O ordenamento jurídico brasileiro tutela a vida humana. Engloba o direito à integridade física e psíquica, e o faz tanto na esfera cível como na penal, por meio da imputação de responsabilidade ao médico pelo dano causado.
Deliberar sobre a responsabilidade civil do médico tem se constituído em desafio aos operadores do direito, por diversas razões. A relação médico-paciente tem peculiaridades jurídicas, que transcendem o aspecto patrimonial, representada pelo pagamento da prestação do serviço profissional especializado.
A responsabilidade civil do médico, conforme definido por Judith Martins-Costa, “é efeito de um ato ilícito e culposo, praticado no exercício de suas atividades profissionais, do qual, por uma relação de causalidade, resulta um dano injusto ao paciente”. (MARTINS-COSTA, Judith. Entendendo problemas médico-jurídicos em ginecologia e obstetrícia. Revista dos Tribunais, São Paulo, ano 94, v. 831, p. 106-131, jan. 2005.)
Dessa relação, provêm direitos e deveres jurídicos, tais como direito do paciente em recusar o tratamento e a intervenção médica; direito de sigilo; dever de informar o médico acerca de seu histórico de saúde; dever de observar as prescrições médicas. Deveres e direitos do médico, como o dever de cuidado; dever de sigilo e abstenção; dever de informar; direito de exercer com autonomia e liberdade sua profissão.
Eventual negligência do médico com suas obrigações, no decorrer da atividade, podem ocasionar prejuízos ao paciente de ordem material ou moral e que serão elementos de reparação.
No que tange aos danos decorrentes do ato médico, a clínica ou hospital poderá ser responsabilizada solidariamente com o médico, se esse profissional integra seu corpo médico como empregado ou prestador de serviços.
Contudo, o médico, além de responsabilizado por ato próprio, igualmente responde por fato das coisas que utiliza a seu serviço e por ato de outrem como ocorre quando transfere a prática de sua atividade médica a outrem, ou quando fica responsável pela equipe ou pessoal auxiliar que atua com ele no procedimento médico .
Essa observação é necessária pela centralização da prestação de serviços médicos por hospitais, por meio de planos de saúde, em razão da carência do serviço público de saúde, sendo de cunho contratual, a responsabilidade desses entes, responsabilidade esta que é submetida à área do direito civil e do direito consumerista.
As recentes decisões dos tribunais de justiça vêm indicando que é fundamental estar comprovada a negligencia do médico no ato do procedimento, e a quebra da confiança da relação médico paciente para caracterizar a responsabilidade civil para reparação de danos.

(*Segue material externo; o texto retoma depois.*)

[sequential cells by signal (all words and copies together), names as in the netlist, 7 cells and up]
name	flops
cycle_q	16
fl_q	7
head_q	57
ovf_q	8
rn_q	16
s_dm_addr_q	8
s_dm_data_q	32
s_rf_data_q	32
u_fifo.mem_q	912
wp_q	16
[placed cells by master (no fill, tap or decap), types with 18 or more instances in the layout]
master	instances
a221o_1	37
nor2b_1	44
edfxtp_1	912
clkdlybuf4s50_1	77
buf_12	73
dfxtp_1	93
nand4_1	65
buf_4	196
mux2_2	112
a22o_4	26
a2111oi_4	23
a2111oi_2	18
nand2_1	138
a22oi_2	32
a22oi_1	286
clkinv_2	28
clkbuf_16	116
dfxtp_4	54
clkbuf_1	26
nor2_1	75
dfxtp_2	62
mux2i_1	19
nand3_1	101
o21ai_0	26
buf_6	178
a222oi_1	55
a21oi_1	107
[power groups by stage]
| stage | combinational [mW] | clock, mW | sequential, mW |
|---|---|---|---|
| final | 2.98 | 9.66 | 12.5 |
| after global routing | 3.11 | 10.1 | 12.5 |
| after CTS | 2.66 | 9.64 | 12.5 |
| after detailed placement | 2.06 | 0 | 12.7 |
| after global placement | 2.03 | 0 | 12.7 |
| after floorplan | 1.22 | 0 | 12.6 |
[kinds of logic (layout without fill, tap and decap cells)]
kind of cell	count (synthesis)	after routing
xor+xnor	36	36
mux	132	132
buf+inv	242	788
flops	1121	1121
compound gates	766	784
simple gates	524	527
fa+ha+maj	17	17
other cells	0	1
Context: an optimization exercise on an open-source flow, tuned for small area and a short achievable clock period. The choices shown serve that exercise and are no tape-out recipe. Only simulation tests tie the RTL to the original design; equivalence was not proved. Power is estimated from default activity; no workload was simulated.

Setup of oak:
==> flow/design.v <==
module htpa_target_builder #(
    parameter int N_TGT   = 20,
    parameter int MARGIN  = 2,
    parameter int MIN_PIX = 4
) (
    input  logic                   clk,
    input  logic                   rst_n,
    input  logic                   frame_start,
    input  logic                   frame_end,
    input  logic                   pix_valid,
    input  logic [6:0]             pix_x,
    input  logic [5:0]             pix_y,
    input  logic                   pix_hot,
    input  logic                   pix_fire,
    output logic [N_TGT-1:0]       busy,
    output logic [26*N_TGT-1:0]    box,
    output logic [N_TGT-1:0]       fire_out,
    output logic                   overflow,
    output logic                   frame_done
);
    logic             acq_q;
    logic [N_TGT-1:0] wb_q, wb_d, wb_e;
    logic [N_TGT-1:0] wf_q, wf_d;
    logic [1:0]       wc_q [N_TGT];
    logic [1:0]       wc_d [N_TGT];
    logic [6:0]       wxo_q [N_TGT];
    logic [6:0]       wxo_d [N_TGT];
    logic [5:0]       wyo_q [N_TGT];
    logic [5:0]       wyo_d [N_TGT];
    logic [6:0]       wxn_q [N_TGT];
    logic [6:0]       wxn_d [N_TGT];
    logic [5:0]       wyn_q [N_TGT];
    logic [5:0]       wyn_d [N_TGT];
    logic             wovf_q, wovf_d;
    logic             take, pub_go, anyhit;
    logic [N_TGT-1:0] hit, hit_oh, below;
    logic [N_TGT-1:0] pub_busy;
    logic [7:0]       xp, xm;    
    logic [6:0]       yp, ym;
    function automatic logic lt8(input logic [7:0] a, input logic [7:0] b);
        logic r, p;
        r = 1'b0;
        p = 1'b1;
        for (int k = 7; k >= 0; k--) begin
            r = r | (~a[k] & b[k] & p);
            p = p & ~(a[k] & ~b[k]);
        end
        lt8 = r;
    endfunction
    assign take   = (acq_q || frame_start) && pix_valid && pix_hot;
    assign pub_go = frame_end && (acq_q || frame_start);
    assign wb_e   = frame_start ? '0 : wb_q;
    assign xp = {1'b0, pix_x} + 8'(MARGIN);
    assign xm = {1'b0, pix_x} - 8'(MARGIN);
    assign yp = {1'b0, pix_y} + 7'(MARGIN);
    assign ym = {1'b0, pix_y} - 7'(MARGIN);
    always_comb begin
        for (int i = 0; i < N_TGT; i++) begin
            hit[i] = take && wb_e[i]
                  && !lt8(xp, {1'b0, wxo_q[i]}) && (xm[7] || !lt8({1'b0, wxn_q[i]}, {1'b0, xm[6:0]}))
                  && !lt8({1'b0, yp}, {2'b0, wyo_q[i]}) && (ym[6] || !lt8({2'b0, wyn_q[i]}, {2'b0, ym[5:0]}));
        end
        below[0] = 1'b0;
        for (int i = 1; i < N_TGT; i++) below[i] = below[i-1] | hit[i-1];
        hit_oh = hit & ~below;
        anyhit = below[N_TGT-1] | hit[N_TGT-1];
        for (int i = 0; i < N_TGT; i++) begin
            wb_d[i] = wb_e[i] | (take && !anyhit && (i == 0 || wb_e[i-1]));
            if (!wb_e[i]) begin
                wxo_d[i] = pix_x;
                wxn_d[i] = pix_x;
                wyo_d[i] = pix_y;
                wyn_d[i] = pix_y;
                wc_d[i]  = 2'd0;
                wf_d[i]  = pix_fire;
            end else begin
                wxo_d[i] = (hit_oh[i] && lt8({1'b0, pix_x}, {1'b0, wxo_q[i]})) ? pix_x : wxo_q[i];
                wxn_d[i] = (hit_oh[i] && lt8({1'b0, wxn_q[i]}, {1'b0, pix_x})) ? pix_x : wxn_q[i];
                wyo_d[i] = (hit_oh[i] && lt8({2'b0, pix_y}, {2'b0, wyo_q[i]})) ? pix_y : wyo_q[i];
                wyn_d[i] = (hit_oh[i] && lt8({2'b0, wyn_q[i]}, {2'b0, pix_y})) ? pix_y : wyn_q[i];
                wc_d[i]  = (hit_oh[i] && wc_q[i] != 2'd3) ? wc_q[i] + 2'd1 : wc_q[i];
                wf_d[i]  = wf_q[i] | (hit_oh[i] & pix_fire);
            end
            pub_busy[i] = wb_e[i] && (wc_d[i] == 2'd3);
        end
        wovf_d = (frame_start ? 1'b0 : wovf_q) | (take && !anyhit && wb_e[N_TGT-1]);
    end
    always_ff @(posedge clk) begin
        wb_q   <= wb_d;
        wf_q   <= wf_d;
        wovf_q <= wovf_d;
        for (int i = 0; i < N_TGT; i++) begin
            wxo_q[i] <= wxo_d[i];
            wyo_q[i] <= wyo_d[i];
            wxn_q[i] <= wxn_d[i];
            wyn_q[i] <= wyn_d[i];
            wc_q[i]  <= wc_d[i];
        end
    end
    always_ff @(posedge clk or negedge rst_n) begin
        if (!rst_n) begin
            acq_q      <= 1'b0;
            busy       <= '0;
            box        <= '0;
            fire_out   <= '0;
            overflow   <= 1'b0;
            frame_done <= 1'b0;
        end else begin
            acq_q      <= !frame_end && (frame_start || acq_q);
            frame_done <= pub_go;
            if (pub_go) begin
                busy     <= pub_busy;
                fire_out <= pub_busy & wf_d;
                overflow <= wovf_d;
                for (int i = 0; i < N_TGT; i++)
                    box[26*i +: 26] <= pub_busy[i] ? {wxo_d[i], wyo_d[i], wxn_d[i], wyn_d[i]} : 26'd0;
            end
        end
    end
endmodule
This design comes from an exercise in tuning for small area and a short achievable clock period on the open sky130 flow, not from production work. Only simulation tests tie the RTL to the original design; equivalence was not proved.

==> branch sierra: inputs <==
==> flow/design.v <==
package sort_pkg;
	localparam int word_w     = 40;    
	localparam int key_w      = 20;    
	localparam int depth      = 5;     
	localparam int count_w    = 3;     
	localparam int idle_limit = 16;    
	localparam int idle_w     = 5;     
	typedef struct packed {
		logic [3:0]       src;     
		logic [13:0]      spare;
		logic [key_w-1:0] key;
		logic [1:0]       tag;
	} sort_fields_t;
	typedef union packed {
		logic [word_w-1:0] raw;
		sort_fields_t      f;
	} sort_word_t;
endpackage
`timescale 1ns/1ps
module sort_buffer (
	input  logic                 clk,
	input  logic                 rst_n,
	input  sort_pkg::sort_word_t data_in,
	input  logic                 valid_in,
	input  logic                 ready,
	output sort_pkg::sort_word_t data_out,
	output logic                 valid_out,
	output logic                 full
);
	localparam int ns = sort_pkg::depth + 1;
	localparam int w  = sort_pkg::word_w;
	logic [ns-1:0][w-1:0] slot;        
	logic [ns-1:0]        occ;         
	logic [ns-1:0]        optr;        
	logic [ns-1:0][ns-1:0] prec;       
	logic [sort_pkg::idle_w-1:0] idle_cnt;
	logic                 at_limit;
	logic [ns-1:0]        lt;          
	logic [ns-1:0]        head;        
	logic [ns-1:0]        fsel;        
	logic                 in_first;    
	logic                 full_next;
	always_comb begin
		logic [sort_pkg::key_w-1:0] g, t, kin, ks;
		kin = data_in.f.key;
		for (int i = 0; i < ns; i++) begin
			ks = slot[i][sort_pkg::key_w+1:2];
			g  = ~kin & ks;
			t  = ~kin | ks;
			for (int s = 1; s < sort_pkg::key_w; s = s * 2) begin
				for (int k = 0; k + s < sort_pkg::key_w; k = k + 2 * s) begin
					g[k] = g[k+s] | (t[k+s] & g[k]);
					t[k] = t[k+s] & t[k];
				end
			end
			lt[i] = g[0];
		end
	end
	always_comb begin
		for (int i = 0; i < ns; i++) begin
			head[i] = occ[i];
			for (int j = 0; j < ns; j++) begin
				if (j > i && occ[j] && !prec[i][j]) head[i] = 1'b0;
				if (j < i && occ[j] && prec[j][i]) head[i] = 1'b0;
			end
		end
	end
	always_comb begin
		logic taken;
		taken = 1'b0;
		for (int i = 0; i < ns; i++) begin
			fsel[i] = !occ[i] && !taken;
			if (!occ[i]) taken = 1'b1;
		end
	end
	always_comb begin
		logic seen;
		seen      = 1'b0;
		full_next = 1'b0;
		for (int i = 0; i < ns; i++) begin
			if (!occ[i] && !fsel[i]) begin
				full_next = !seen;
				seen      = 1'b1;
			end
		end
	end
	assign in_first  = |(head & lt);
	assign at_limit  = (int'(idle_cnt) == sort_pkg::idle_limit);
	always_comb begin
		data_out = '0;
		for (int i = 0; i < ns; i++) begin
			if (optr[i]) data_out = data_out | slot[i];
		end
	end
	always_ff @(posedge clk or negedge rst_n) begin
		if (!rst_n) begin
			occ       <= '0;
			full      <= 1'b0;
			valid_out <= 1'b0;
			idle_cnt  <= '0;
		end else if (ready) begin
			if (valid_in) begin
				idle_cnt <= '0;
			end else if (!at_limit) begin
				idle_cnt <= idle_cnt + 1'b1;
			end
			if (valid_in && !full) begin
				occ       <= occ | fsel;
				full      <= full_next;
				valid_out <= 1'b0;
			end else if (valid_in) begin
				valid_out <= 1'b1;
				if (!in_first) occ <= (occ & ~head) | fsel;
			end else if (at_limit && occ != '0) begin
				valid_out <= 1'b1;
				occ       <= occ & ~head;
				full      <= 1'b0;
			end else begin
				valid_out <= 1'b0;
			end
		end
	end
	always_ff @(posedge clk) begin
		if (ready) begin
			if (valid_in && full) begin
				optr <= in_first ? fsel : head;
			end else if (!valid_in && at_limit && occ != '0) begin
				optr <= head;
			end
		end
	end
	always_ff @(posedge clk) begin
		for (int i = 0; i < ns; i++) begin
			if (ready && valid_in && fsel[i]) slot[i] <= data_in;
		end
	end
	always_ff @(posedge clk) begin
		for (int i = 0; i < ns; i++) begin
			for (int j = i + 1; j < ns; j++) begin
				if (ready && valid_in && fsel[i]) prec[i][j] <= lt[j];
				else if (ready && valid_in && fsel[j]) prec[i][j] <= !lt[i];
			end
		end
	end
endmodule
==> flow/flow/run.sh <==
#!/bin/bash
set -euo pipefail
bash standard.sh \
	"BUFFER_PORTS_ARGS=-buffer_cell sky130_fd_sc_hd__buf_2" \
	SETUP_SLACK_MARGIN=7 \
	finish > standard_flow.log 2>&1
==> flow/standard.sh <==
#!/bin/bash
# synth_recipe.tcl (not shown) runs the flow's synth.tcl, then flattens the netlist and writes it again
# the make line also repeats each setting of config.mk as NAME=value (left out here)
make -C /OpenROAD-flow-scripts/flow DESIGN_CONFIG=/design/flow/config.mk WORK_HOME=/design/flow/orfs CLKGATE_MAP_FILE= SYNTH_SCRIPT=/design/flow/synth_recipe.tcl "${@:-finish}"
==> flow/config.mk <==
export PLATFORM = sky130hd
export DESIGN_NAME = sort_buffer
export DESIGN_NICKNAME = sort_buffer
export VERILOG_FILES = /design/flow/design.v
export SDC_FILE = /design/flow/constraint.sdc
export NUM_CORES = 8
export LEC_CHECK = 0
export CAP_MARGIN = 20
export CORE_MARGIN = 2
export CORE_UTILIZATION = 30
export SETUP_SLACK_MARGIN = 0.6
export SLEW_MARGIN = 20
==> flow/constraint.sdc <==
create_clock -name core_clock -period 12.0 [get_ports {clk}]
set_input_delay 2.4000 -clock core_clock [delete_from_list [all_inputs] [get_ports {clk}]]
set_output_delay 2.4000 -clock core_clock [all_outputs]
set_load 0.01 [all_outputs]
==> branch delta: changes against branch sierra <==
--- a/flow/design.v
+++ b/flow/design.v
@@ -19,2 +19,21 @@
 `timescale 1ns/1ps
+module sort_key_compare (
+	input  logic [sort_pkg::key_w-1:0] in_key,
+	input  logic [sort_pkg::key_w-1:0] key,
+	output logic                       lt
+);
+	always_comb begin
+		logic [sort_pkg::key_w-1:0] g, t;
+		g = ~in_key & key;
+		t = ~in_key | key;
+		for (int s = 1; s < sort_pkg::key_w; s = s * 2) begin
+			for (int k = 0; k + s < sort_pkg::key_w; k = k + 2 * s) begin
+				g[k] = g[k+s] | (t[k+s] & g[k]);
+				t[k] = t[k+s] & t[k];
+			end
+		end
+		lt = g[0];
+	end
+endmodule
+`timescale 1ns/1ps
 module sort_buffer (
@@ -29,24 +48,27 @@
 );
-	localparam int ns = sort_pkg::depth + 1;
+	localparam int ns = sort_pkg::depth;
 	localparam int w  = sort_pkg::word_w;
-	logic [ns-1:0][w-1:0] slot;        
-	logic [ns-1:0]        occ;         
-	logic [ns-1:0]        optr;        
+	localparam int kw = sort_pkg::key_w;
+	logic [ns-1:0][w-1:0]  slot;       
+	logic [ns-1:0]         occ;        
 	logic [ns-1:0][ns-1:0] prec;       
 	logic [sort_pkg::idle_w-1:0] idle_cnt;
-	logic                 at_limit;
-	logic [ns-1:0]        lt;          
-	logic [ns-1:0]        head;        
-	logic [ns-1:0]        fsel;        
-	logic                 in_first;    
-	logic                 full_next;
+	logic                  at_limit;
+	logic                  drain;
+	logic [ns-1:0]         lt;         
+	logic [ns-1:0]         head;       
+	logic [ns-1:0]         fsel;       
+	logic [ns-1:0]         wsel;       
+	logic                  in_first;   
+	logic                  wr;         
+	logic [w-1:0]          head_rec;
 	always_comb begin
-		logic [sort_pkg::key_w-1:0] g, t, kin, ks;
+		logic [kw-1:0] g, t, kin, ks;
 		kin = data_in.f.key;
 		for (int i = 0; i < ns; i++) begin
-			ks = slot[i][sort_pkg::key_w+1:2];
+			ks = slot[i][kw+1:2];
 			g  = ~kin & ks;
 			t  = ~kin | ks;
-			for (int s = 1; s < sort_pkg::key_w; s = s * 2) begin
-				for (int k = 0; k + s < sort_pkg::key_w; k = k + 2 * s) begin
+			for (int s = 1; s < kw; s = s * 2) begin
+				for (int k = 0; k + s < kw; k = k + 2 * s) begin
 					g[k] = g[k+s] | (t[k+s] & g[k]);
@@ -76,20 +98,16 @@
 	always_comb begin
-		logic seen;
-		seen      = 1'b0;
-		full_next = 1'b0;
+		head_rec = '0;
 		for (int i = 0; i < ns; i++) begin
-			if (!occ[i] && !fsel[i]) begin
-				full_next = !seen;
-				seen      = 1'b1;
-			end
+			if (head[i]) head_rec = head_rec | slot[i];
 		end
 	end
-	assign in_first  = |(head & lt);
-	assign at_limit  = (int'(idle_cnt) == sort_pkg::idle_limit);
-	always_comb begin
-		data_out = '0;
-		for (int i = 0; i < ns; i++) begin
-			if (optr[i]) data_out = data_out | slot[i];
-		end
-	end
+	sort_key_compare sort_key_compare_inst (
+		.in_key   (data_in.f.key),
+		.key      (head_rec[kw+1:2]),
+		.lt       (in_first)
+	);
+	assign at_limit = (int'(idle_cnt) == sort_pkg::idle_limit);
+	assign drain    = !valid_in && at_limit && occ != '0;
+	assign wsel     = full ? head : fsel;
+	assign wr       = ready && valid_in && !(full && in_first);
 	always_ff @(posedge clk or negedge rst_n) begin
@@ -108,3 +126,3 @@
 				occ       <= occ | fsel;
-				full      <= full_next;
+				full      <= &(occ | fsel);
 				valid_out <= 1'b0;
@@ -112,4 +130,3 @@
 				valid_out <= 1'b1;
-				if (!in_first) occ <= (occ & ~head) | fsel;
-			end else if (at_limit && occ != '0) begin
+			end else if (drain) begin
 				valid_out <= 1'b1;
@@ -124,7 +141,3 @@
 		if (ready) begin
-			if (valid_in && full) begin
-				optr <= in_first ? fsel : head;
-			end else if (!valid_in && at_limit && occ != '0) begin
-				optr <= head;
-			end
+			data_out <= (valid_in && in_first) ? data_in : head_rec;
 		end
@@ -133,3 +146,3 @@
 		for (int i = 0; i < ns; i++) begin
-			if (ready && valid_in && fsel[i]) slot[i] <= data_in;
+			if (wr && wsel[i]) slot[i] <= data_in;
 		end
@@ -139,4 +152,4 @@
 			for (int j = i + 1; j < ns; j++) begin
-				if (ready && valid_in && fsel[i]) prec[i][j] <= lt[j];
-				else if (ready && valid_in && fsel[j]) prec[i][j] <= !lt[i];
+				if (wr && wsel[i]) prec[i][j] <= lt[j];
+				else if (wr && wsel[j]) prec[i][j] <= !lt[i];
 			end
==> flow/flow/run.sh (replaced) <==
#!/bin/bash
# The standard layout (standard.sh) with these changes:
#  - synthesis is the standard flow's script, with abc run from flow/abc.script (here a
#    copy of ORFS's abc_speed.script) through flow/synth.tcl;
#  - the port buffers are buf_2 cells (buffer_ports otherwise picks a slow
#    clock delay cell);
#  - the timing repair aims for a larger setup margin, and its total
#    negative slack pass covers the worst 10% of endpoints;
#  - clock tree synthesis clusters up to 30 sinks per clkbuf_16 and adds no
#    dummy loads.
set -euo pipefail
here=$(pwd)
export FLOW_ABC_SCRIPT=$here/flow/abc.script
bash standard.sh \
	SYNTH_SCRIPT=$here/flow/synth.tcl \
	"BUFFER_PORTS_ARGS=-buffer_cell sky130_fd_sc_hd__buf_2" \
	SETUP_SLACK_MARGIN=8 \
	TNS_END_PERCENT=10 \
	"CTS_ARGS=-sink_clustering_enable -repair_clock_nets -sink_clustering_size 30 -sink_clustering_max_diameter 100 -buf_list sky130_fd_sc_hd__clkbuf_16 -dont_use_dummy_load" \
	finish > standard_flow.log 2>&1
==> flow/flow/abc.script (new file) <==
&get -n
&st
&dch
&nf
&st
&syn2
&if -g -K 6
&synch2
&nf
&st
&syn2
&if -g -K 6
&synch2
&nf
&st
&syn2
&if -g -K 6
&synch2
&nf
&st
&syn2
&if -g -K 6
&synch2
&nf
&st
&syn2
&if -g -K 6
&synch2
&nf
&put
buffer -c
topo
stime -c
upsize -c
dnsize -c
==> flow/flow/synth.tcl (new file) <==
# The standard synthesis script (synth_recipe.tcl), with one change: the
# combinational mapping runs abc with the script in flow/abc.script instead
# of ORFS's abc_speed.script. Registers are mapped before abc, as in the
# standard synthesis, so they keep their cells and names.
proc synth {args} { yosys synth -nofsm -noshare {*}$args }
proc abc {args} {
  set i [lsearch $args -script]
  if {$i >= 0} { lset args [expr {$i + 1}] $::env(FLOW_ABC_SCRIPT) }
  yosys abc {*}$args
}
source $::env(SCRIPTS_DIR)/synth.tcl
# left out here: clear keep_hierarchy, flatten, clean up, hide names made inside functions, write 1_2_yosys.v
--- a/flow/config.mk
+++ b/flow/config.mk
@@ -9,4 +9,5 @@
 export CORE_MARGIN = 2
-export CORE_UTILIZATION = 30
+export CORE_UTILIZATION = 60
 export SETUP_SLACK_MARGIN = 0.6
 export SLEW_MARGIN = 20
+export SYNTH_HIERARCHICAL = 1
==> impl_metrics.yaml <==
run_status:
  outcome: "finished clean"
place:
  hpwl_um: 21650
  gp_congestion: 0.8658
route:
  wl_met1_um: 15880
yosys:
  yosys.area_share.adder: 0.01538
critical_path:
  r2r-end: "optr[1]"
  r2r-start: "slot[92]"
The numbers above come from branch sierra.

==> impl_metrics.yaml <==
run_status:
  outcome: "finished clean"
route:
  wl_met1_um: 12690
critical_path:
  r2r-start: "occ[3]"
yosys:
  yosys.area_share.adder: 0.01249
place:
  hpwl_um: 18190
The numbers above come from branch delta.

## separate check: timing with driven ports
No port has a modelled driver above. Below, the same layouts with a new extraction and two added sets of constraints.
Step 1 assumes that a clkbuf_16 drives the clock port and a buf_2 every other input.
Step 2 adds t to the input delays and takes it off the output delays; t is the mean of the earliest and latest rising clock arrival at the registers after step 1. Input paths then give back, and output paths get back, about the clock's delay inside the block.
a / b / c = ideal ports / drivers / drivers and shift; a / b = the first two.
run | t, ns | setup slack, ns | pins driven straight from the clock port
branch sierra | 0.617 | 7.104 / 7.087 / 6.470 | 1
branch delta | 0.520 | 7.679 / 7.657 / 7.137 | 1
After both steps every run listed still meets setup and hold. For branch sierra, which loses most, drivers alone change the setup slack by -0.017 ns; drivers and shift together by -0.634 ns.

E convém, também, destacar que as entidades de saúde pública e privada igualmente têm o dever de indenizar caso envolvam-se em erro médico, ou descumprimento da conduta médica, inclusive relativo à informação.

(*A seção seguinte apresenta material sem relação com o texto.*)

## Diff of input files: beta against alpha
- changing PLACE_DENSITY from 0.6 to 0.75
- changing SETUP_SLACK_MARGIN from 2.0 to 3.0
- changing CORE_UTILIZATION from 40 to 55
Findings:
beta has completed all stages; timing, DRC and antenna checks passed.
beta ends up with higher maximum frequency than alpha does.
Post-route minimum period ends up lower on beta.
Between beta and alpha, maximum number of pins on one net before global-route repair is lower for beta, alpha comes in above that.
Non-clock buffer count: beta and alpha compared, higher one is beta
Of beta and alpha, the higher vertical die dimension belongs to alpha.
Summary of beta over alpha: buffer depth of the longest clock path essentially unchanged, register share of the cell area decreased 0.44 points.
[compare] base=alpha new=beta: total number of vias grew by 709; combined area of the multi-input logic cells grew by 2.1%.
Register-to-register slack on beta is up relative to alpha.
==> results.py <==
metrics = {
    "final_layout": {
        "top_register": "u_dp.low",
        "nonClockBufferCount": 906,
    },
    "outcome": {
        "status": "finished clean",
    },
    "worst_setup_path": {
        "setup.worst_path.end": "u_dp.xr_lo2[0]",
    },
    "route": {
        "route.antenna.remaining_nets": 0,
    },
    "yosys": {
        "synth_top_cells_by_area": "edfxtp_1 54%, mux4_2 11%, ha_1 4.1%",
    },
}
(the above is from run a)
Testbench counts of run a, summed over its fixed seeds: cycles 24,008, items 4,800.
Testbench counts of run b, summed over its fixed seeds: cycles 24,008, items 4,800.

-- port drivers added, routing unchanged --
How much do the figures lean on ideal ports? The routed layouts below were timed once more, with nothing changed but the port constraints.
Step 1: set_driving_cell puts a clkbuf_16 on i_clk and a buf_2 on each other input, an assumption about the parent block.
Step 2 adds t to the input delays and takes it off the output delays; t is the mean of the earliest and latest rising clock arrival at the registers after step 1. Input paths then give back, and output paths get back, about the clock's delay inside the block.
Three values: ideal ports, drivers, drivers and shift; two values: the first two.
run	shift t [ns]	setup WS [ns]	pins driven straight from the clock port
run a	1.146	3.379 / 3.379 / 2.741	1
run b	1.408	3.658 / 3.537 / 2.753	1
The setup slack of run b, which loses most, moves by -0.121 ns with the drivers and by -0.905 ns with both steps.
Context: an optimization exercise on an open-source flow, tuned for small area, a short achievable clock period and few clock cycles per item. The choices shown serve that exercise and are no tape-out recipe.
Function was checked by simulation only, so behaviour that the tests miss may differ from the original.

==> flow/design.v <==
`timescale 1ns/10ps
package ascon_pkg;
    typedef logic [63:0] lane_t;
    typedef logic [319:0] state_t;
    localparam int ROUNDS = 12;
    typedef logic [3:0] round_idx_t;
    localparam logic [8*ROUNDS-1:0] ROUND_CONST = {
        8'h4b, 8'h5a, 8'h69, 8'h78,
        8'h87, 8'h96, 8'ha5, 8'hb4,
        8'hc3, 8'hd2, 8'he1, 8'hf0
    };
endpackage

Sendo assim, a responsabilidade pessoal do médico por seus próprios atos é reconhecida pelo ordenamento jurídico, e será subjetiva, porque depende da prova de culpa no desenvolver de sua atividade. Já, a responsabilidade dos hospitais privados e públicos, assim como dos planos de saúde, nem sempre depende de prova da culpa para ser reconhecida. A análise de cada caso concreto levará à conclusão de qual será a regra aplicável.
Heloísa Helena Rodrigues Rossi é advogada do escritório Rücker Curi Advocacia e Consultoria Jurídica.